España, país de la titulitis, dónde más se exigen los títulos y hay más graduados, doctorados y máster que sitios dónde ejercer tan altos conocimientos, sigue su tónica. El saber no ocupa lugar, eso es evidente y aprender -que no siempre es lo mismo que estudiar- algo que nadie debería abandonar en toda su vida.
El problema no está en la cantidad de universidades y academias dispuestas a otorgar un título tras unos años de estudios extra y el desembolso de unos cuantos cientos de miles de euros. Que también. El verdadero problema son dos: en primer lugar los fraudes, mucho más difícil de erradicar que de instalarse. Esos lugares dónde ofrecen el título sin estudiar, a cambio de un desembolso algo inferior al que cuesta estudiando. ¿Eso existe? Y ya se ha descubierto alguna trama, como la denunciada hace una semana en Málaga, pero no hay noticia de ninguna actuación legal contra ellas.
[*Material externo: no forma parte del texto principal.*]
--- config.mk ---
export PLATFORM = sky130hd
export DESIGN_NAME = stride_rpt_prefetcher
export DESIGN_NICKNAME = d
export VERILOG_FILES = /design/src/rtl/stride_rpt_prefetcher.sv
export SDC_FILE = /design/constraint.sdc
export NUM_CORES = 2
export LEC_CHECK = 0
export ABC_AREA = 1
export CORE_UTILIZATION = 60
export CTS_CLUSTER_DIAMETER = 40
export DETAILED_ROUTE_END_ITERATION = 6
export HOLD_SLACK_MARGIN = 0.05
export PLACE_DENSITY = 0.77
export RECOVER_POWER = 50
export SYNTH_ARGS = -nofsm -noshare
export SYNTH_HDL_FRONTEND = slang
export SYNTH_SLANG_ARGS = --single-unit
export TNS_END_PERCENT = 50
--- constraint.sdc ---
create_clock -name clk -period 8.6 [get_ports clk]
set_input_delay 1.72 -clock clk [delete_from_list [all_inputs] [get_ports clk]]
set_output_delay 1.72 -clock clk [all_outputs]
set_load 0.1 [all_outputs]
--- src/rtl/stride_rpt_prefetcher.sv ---
// PC-indexed stride prefetcher: a reference prediction table trains on data accesses and
// feeds a line-filtered candidate generator into a small request FIFO.
module stride_rpt_prefetcher #(
  parameter int S_INDEX     = 4,
  parameter int PC_LSB      = 2,
  parameter int DEGREE      = 2,
  parameter int CONF_BITS   = 2,
  parameter int CONF_THRESH = 2,
  parameter int QDEPTH      = 4,
  parameter int LINE_LOG    = 5
) (
  input  logic        clk,
  input  logic        rst,
  input  logic        enable,
  input  logic        acc_valid,
  input  logic [31:0] acc_pc,
  input  logic [31:0] acc_addr,
  output logic        pf_read,
  output logic [31:0] pf_addr,
  input  logic        pf_resp,
  output logic [15:0] drop_cnt
);
  localparam int ENTRIES = 1 << S_INDEX;
  localparam int TAG_W   = 32 - PC_LSB - S_INDEX;
  localparam int QA      = $clog2(QDEPTH);
  localparam int KW      = 4;
  localparam logic [CONF_BITS-1:0] CONF_MAX = '1;
  localparam logic [CONF_BITS-1:0] THRESH   = CONF_BITS'(CONF_THRESH);
  localparam logic [KW-1:0]        K_LAST   = KW'(DEGREE);
  localparam logic [QA:0]          Q_FULL   = (QA+1)'(QDEPTH);
  localparam logic [31:0]          LINE_MASK = ~((32'd1 << LINE_LOG) - 32'd1);

  logic                 tbl_valid  [ENTRIES];
  logic [TAG_W-1:0]     tbl_tag    [ENTRIES];
  logic [31:0]          tbl_last   [ENTRIES];
  logic [31:0]          tbl_stride [ENTRIES];
  logic [CONF_BITS-1:0] tbl_conf   [ENTRIES];

  logic [S_INDEX-1:0]   idx;
  logic [TAG_W-1:0]     tag_in;
  logic                 hit;
  logic [31:0]          cur;
  logic [CONF_BITS-1:0] conf_inc;
  logic                 trigger;

  assign idx      = acc_pc[PC_LSB+S_INDEX-1:PC_LSB];
  assign tag_in   = acc_pc[31:PC_LSB+S_INDEX];
  assign hit      = tbl_valid[idx] && (tbl_tag[idx] == tag_in);
  assign cur      = acc_addr - tbl_last[idx];
  assign conf_inc = (tbl_conf[idx] == CONF_MAX) ? CONF_MAX : tbl_conf[idx] + 1'b1;
  assign trigger  = acc_valid && enable && hit && (cur == tbl_stride[idx]) &&
                    (tbl_stride[idx] != 32'd0) && (conf_inc >= THRESH);

  always_ff @(posedge clk) begin
    if (rst) begin
      for (int i = 0; i < ENTRIES; i++) tbl_valid[i] <= 1'b0;
    end else if (acc_valid && !hit) begin
      tbl_valid[idx] <= 1'b1;
    end
  end

  // A zero delta (repeat access to the same address) leaves the entry untouched.
  always_ff @(posedge clk) begin
    if (!rst && acc_valid) begin
      if (!hit) begin
        tbl_tag[idx]    <= tag_in;
        tbl_last[idx]   <= acc_addr;
        tbl_stride[idx] <= 32'd0;
        tbl_conf[idx]   <= '0;
      end else if (cur != 32'd0) begin
        tbl_last[idx] <= acc_addr;
        if (cur == tbl_stride[idx]) begin
          tbl_conf[idx] <= conf_inc;
        end else begin
          tbl_stride[idx] <= cur;
          tbl_conf[idx]   <= '0;
        end
      end
    end
  end

  logic              gen_busy;
  logic [31:0]       gen_base;
  logic [31:0]       gen_stride;
  logic [KW-1:0]     gen_k;
  logic [31:0]       cand;
  logic              cand_skip;
  logic              cand_ok;
  logic              last_valid;
  logic [31:LINE_LOG] last_line;

  assign cand      = (gen_base + gen_stride * {{(32-KW){1'b0}}, gen_k}) & LINE_MASK;
  assign cand_skip = (cand[31:LINE_LOG] == gen_base[31:LINE_LOG]) ||
                     (last_valid && (cand[31:LINE_LOG] == last_line));
  assign cand_ok   = gen_busy && !cand_skip;

  logic [31:0] q_mem [QDEPTH];
  logic [QA-1:0] rd_ptr, wr_ptr;
  logic [QA:0]   q_count;
  logic          q_empty, q_full, pop, push;

  assign q_empty = (q_count == '0);
  assign q_full  = (q_count == Q_FULL);
  assign pop     = pf_resp && !q_empty;
  assign push    = cand_ok && (!q_full || pop);
  assign pf_read = !q_empty;
  assign pf_addr = q_empty ? 32'd0 : q_mem[rd_ptr];

  // A fresh trigger takes priority over finishing the current burst.
  always_ff @(posedge clk) begin
    if (rst) begin
      gen_busy   <= 1'b0;
      gen_base   <= 32'd0;
      gen_stride <= 32'd0;
      gen_k      <= '0;
    end else if (trigger) begin
      gen_busy   <= 1'b1;
      gen_base   <= acc_addr;
      gen_stride <= cur;
      gen_k      <= KW'(1);
    end else if (gen_busy) begin
      if (gen_k == K_LAST) gen_busy <= 1'b0;
      else gen_k <= gen_k + 1'b1;
    end
  end

  always_ff @(posedge clk) begin
    if (rst) begin
      rd_ptr     <= '0;
      wr_ptr     <= '0;
      q_count    <= '0;
      last_valid <= 1'b0;
      last_line  <= '0;
      drop_cnt   <= 16'd0;
    end else begin
      if (push) begin
        q_mem[wr_ptr] <= cand;
        wr_ptr        <= wr_ptr + 1'b1;
        last_valid    <= 1'b1;
        last_line     <= cand[31:LINE_LOG];
      end else if (cand_ok && drop_cnt != 16'hFFFF) begin
        drop_cnt <= drop_cnt + 16'd1;
      end
      if (pop) rd_ptr <= rd_ptr + 1'b1;
      case ({push, pop})
        2'b10:   q_count <= q_count + 1'b1;
        2'b01:   q_count <= q_count - 1'b1;
        default: q_count <= q_count;
      endcase
    end
  end

endmodule

==> summary.md <==
| Metric | Value |
|---|---|
| IO buf count | `110` |
| Post-Place Setup Slack | `501 ps` |
| Fin Setup TNS | `0 ps` |
| Post-DRT Antenna Nets | `0` |
| Post-DP HPWL | `123000 um` |
| Initial DRC count | `6273` |
| # H-tree levels | `4` |
| Sw power | `0.00527 W` |
| Pwr Total | `0.0197 W` |
| Syn Inst Count | `6383` |
| Layout Nets | `~6900` |
| WHS | `465 ps` |
| DR vias | `about 52000` |
| Routed len/inst | `~24 um` |
| Final setup viols | `0` |
| Power Density | `228 mW/mm^2` |
| Worst Path Required | `9180 ps` |
| Die area | `0.126 sq mm` |
| Clk buf depth | `3` |
| Yosys warning count | `0` |
| Combinational power share | `0.122` |
| First-pass GRT wire length | `301000 um` |
| Initial Utilization | `0.604` |
| Fmax | `0.126 GHz` |
| Ys flop type | `edfxtp_1` |
| Worst IR Drop VDD | `342 uV` |
| Post-cts gate resize count | `0` |
| Clk slew on worst S/H paths | `50 ps` |
| Routability congestion estimate | `1.01` |
| Post-placement cell area | `0.0802 sq mm` |
| Row count | `129` |
| CTS tree | `done` |
| Clock latency at the later pin of the worst-skew pair | `860 ps` |
| Die Height | `355 um` |
| Final Critical Period | `7970 ps` |
| Failing checks | `design-rule violations, max-capacitance violations, max-slew violations` |
| Pins Over Slew Limit | `131` |
| Final worst-path cycle share | `0.926` |
| Gr ovfl total | `0` |
| Seq/Total Area, Yosys | `0.673` |
| Clock Tree Root | `clkbuf_16` |
| Post-synth ARST share | `0` |
| Post-route design area | `0.0864 sq mm` |
| Int Power | `0.0144 W` |
| Syn avg cell area | `11.7 sq um` |
| Yosys cell types | `51` |
| Hold WC Path Type | `reg2reg` |
| Final hold violations | `0` |
| Critical path capture point type | `flop` |
| Vias in the first global route | `approximately 50000` |
| Drc violations | `1` |
| Sw Share | `0.267` |
| Leakage Power | `33.4 nW` |
| Initial antenna violation count | `10` |
| Startpoint Class | `primary input` |
| Worst setup margin | `634 ps` |
| Seq pwr share | `0.465` |
| Outcome | `complete, but fails checks` |
| 1st-pass router iterations | `7` |
| Die Wd | `355 um` |
| Clk pwr share | `0.413` |
| Routed wire length | `about 200000 um` |
| Flops & latches, synth | `1718` |
| Via/cell ratio | `just over 6` |
| Hold_buf cts | `0` |
| CTS Sinks | `between 1500 and 2000` |
| EDFF count, synth | `~1600` |
| Setup Skew | `between 70 and 80 ps` |
| Share of cells above drive strength 1 | `0.0892` |
| Cts bufs inserted | `189` |
| CP arrival | `between 8000 and 9000 ps` |
| Crit Path Category | `in2reg` |
| Max cap viols | `2` |
| Core footprint | `roughly 0.12 sq mm` |
| Setup bufs post-CTS | `0` |
| Slew HR | `-0.916` |
| Crit Path Max Fanout | `40` |
| Slew @ Worst Pin | `2870 ps` |
| Mapped Area | `0.0746 sq mm` |
| Pin count of the biggest net entering global routing | `146` |
| Total GRT Usage | `0.318` |
| Area grow syn2layout | `15.7%` |
| I/O Pins | `118` |
| Unrepaired setup endpoints after global routing | `no` |
power by group through the flow:
stage | logic [W] | clock network (W) | registers, W
floorplan | 0.00150 | 0 | 0.00933
global placement | 0.00237 | 0 | 0.00933
detailed placement | 0.00240 | 0 | 0.00933
CTS | 0.00242 | 0.00819 | 0.00916
global route | 0.00254 | 0.00853 | 0.00916
finish | 0.00240 | 0.00814 | 0.00916
cell usage in the layout, fill, tap and decap left out, types with 42 or more instances in the layout:
master,n
inv_1,541
nor2_1,425
ha_1,71
nand4_1,146
buf_12,94
nand2_1,1517
xor2_1,42
edfxtp_1,1580
dfxtp_1,137
dlygate4sd3_1,103
fa_1,87
nand3_1,189
a21boi_0,67
clkbuf_16,191
a21oi_1,244
buf_4,150
o21ai_0,143
a22oi_1,669
clkbuf_1,54
stage by stage:
step	utilization	std cells
finish	0.699	8457
floorplan	-	6387
detailed placement	0.650	8102
global route	0.699	8454
global placement	0.650	8101
CTS	0.702	8452
cell usage after synthesis (4+ instances only):
cell type	count	area share
a21boi_0	67	0.0067
buf_1	33	0.0017
nor2_1	441	0.022
ha_1	71	0.012
nor2_2	7	0.00059
o21bai_1	6	0.00060
a21oi_1	260	0.017
xor2_1	42	0.0049
a2111oi_0	30	0.0035
dfxtp_1	138	0.037
clkbuf_1	185	0.0093
buf_2	77	0.0052
nand3_1	190	0.013
nor4_1	11	0.00092
buf_6	7	0.0011
o21ai_0	142	0.0095
a31oi_1	5	0.00042
edfxtp_1	1580	0.64
nor3_1	32	0.0021
or2_2	4	0.00034
nand3b_1	19	0.0019
nand2_1	1518	0.076
xnor2_1	12	0.0014
o22ai_1	9	0.00075
nor3b_1	7	0.00070
a22oi_1	669	0.067
fa_1	87	0.023
inv_2	4	0.00020
o221ai_1	4	0.00047
buf_4	7	0.00070
inv_1	544	0.027
nand4_1	146	0.012
a21o_1	7	0.00070
area by class of cell:
cell class,count,area [sq um]
diodes,5,12.5
clock buffers,220,4890
clock inverters,130,1540
fillers,8298,37100
inverters,549,2070
multi-input cells,3811,21300
flip-flops and latches,1718,50200
well taps,1637,2050
repair buffers,387,4240
worst max-delay path, stage by stage:
cell	delay (ps)
dlygate4sd3_1	820
clkbuf_1	290
nor2_1	230
buf_12	250
clkbuf_1	330
a22oi_1	270
a21boi_0	140
a2111oi_0	830
ha_1	470
nand2_1	190
o21ai_0	180
a21oi_1	290
nor2_1	70
nor2_1	140
nand3_1	100
nand2_1	200
inv_1	150
nor4_1	350
nand4_1	270
o21ai_0	590
buf_12	230
nor2_1	130
buf_12	220
path summary, 6_finish.rpt:
kind | to | cells past startpoint | startpoint | slack [ps]
max reg2reg | drop_cnt[11]$_SDFFE_PP0P_ | 30 | gen_k[1]$_SDFFE_PP0P_ | 1230
min reg2reg | tbl_valid[15]$_DFF_P_ | 2 | tbl_valid[15]$_DFF_P_ | 460
max | tbl_last[13][18]$_DFFE_PP_ | 23 | acc_pc[3] | 630
min | tbl_valid[15]$_DFF_P_ | 2 | tbl_valid[15]$_DFF_P_ | 460
kinds of logic after synthesis:
logic type	count (synthesis)	synth area share
AOI/OAI and AO/OA	1209	0.109
xor gates and xnor gates	56	0.00696
adders and majority gates	158	0.0352
buffers and inverters	858	0.0455
DFF	1718	0.673
other	1	0.0000503
and+or+nand+nor	2383	0.131
sequential cells by signal (all words and copies together) (netlist names), named ones only:
name and count:
rd_ptr 2, tbl_conf 32, last_valid 1, q_count 3, gen_busy 1, wr_ptr 2
gen_stride 32, q_mem 108, gen_base 32, last_line 27, tbl_tag 416, tbl_stride 512
tbl_valid 16, tbl_last 512, gen_k 4, drop_cnt 16
metal layers:
metal,up-vias,GRT usage,part of all wire
li1,23363,-,-
met1,25289,0.431,0.38
met2,3076,0.510,0.47
met3,513,0.0628,0.10
met4,10,0.121,0.038
met5,-,0,0.00028
(Power assumes the default switching activity.)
El segundo problema, igualmente lacerante es que haya quienes se aprovechen de la difícil situación laboral, y tengan el descaro de exigir una carrera superior, en el peor de los casos, cuando no es la carrera, el master y dos idiomas, para un trabajo que no va a necesitar el desarrollo de ninguna de las funciones para las que el individuo se ha preparado, ocupando su tiempo y lapidando los ahorros de su familia.
Es lacerante, vergonzoso, que a un vendedor de ropa le exijan el dominio fluido del francés para ¿qué? ¡para que pueda leer las instrucciones!, algo que según la legislación es obligatorio facilitar en español.
Hasta este nivel se ríen algunos de los años de preparación y sacrificio y de la legislación española. Esto hace posible que podamos encontrar haciendo malabarismos en un semáforo a un individuo con cinco idiomas entre sus conocimientos.
¿Tanto desprecio se merece el saber y el esfuerzo de aprendizaje para maltratarlos de este modo? Aquí, o la Ley y la Justicia toman partido o seguirán fomentando la escasa significación del Estado.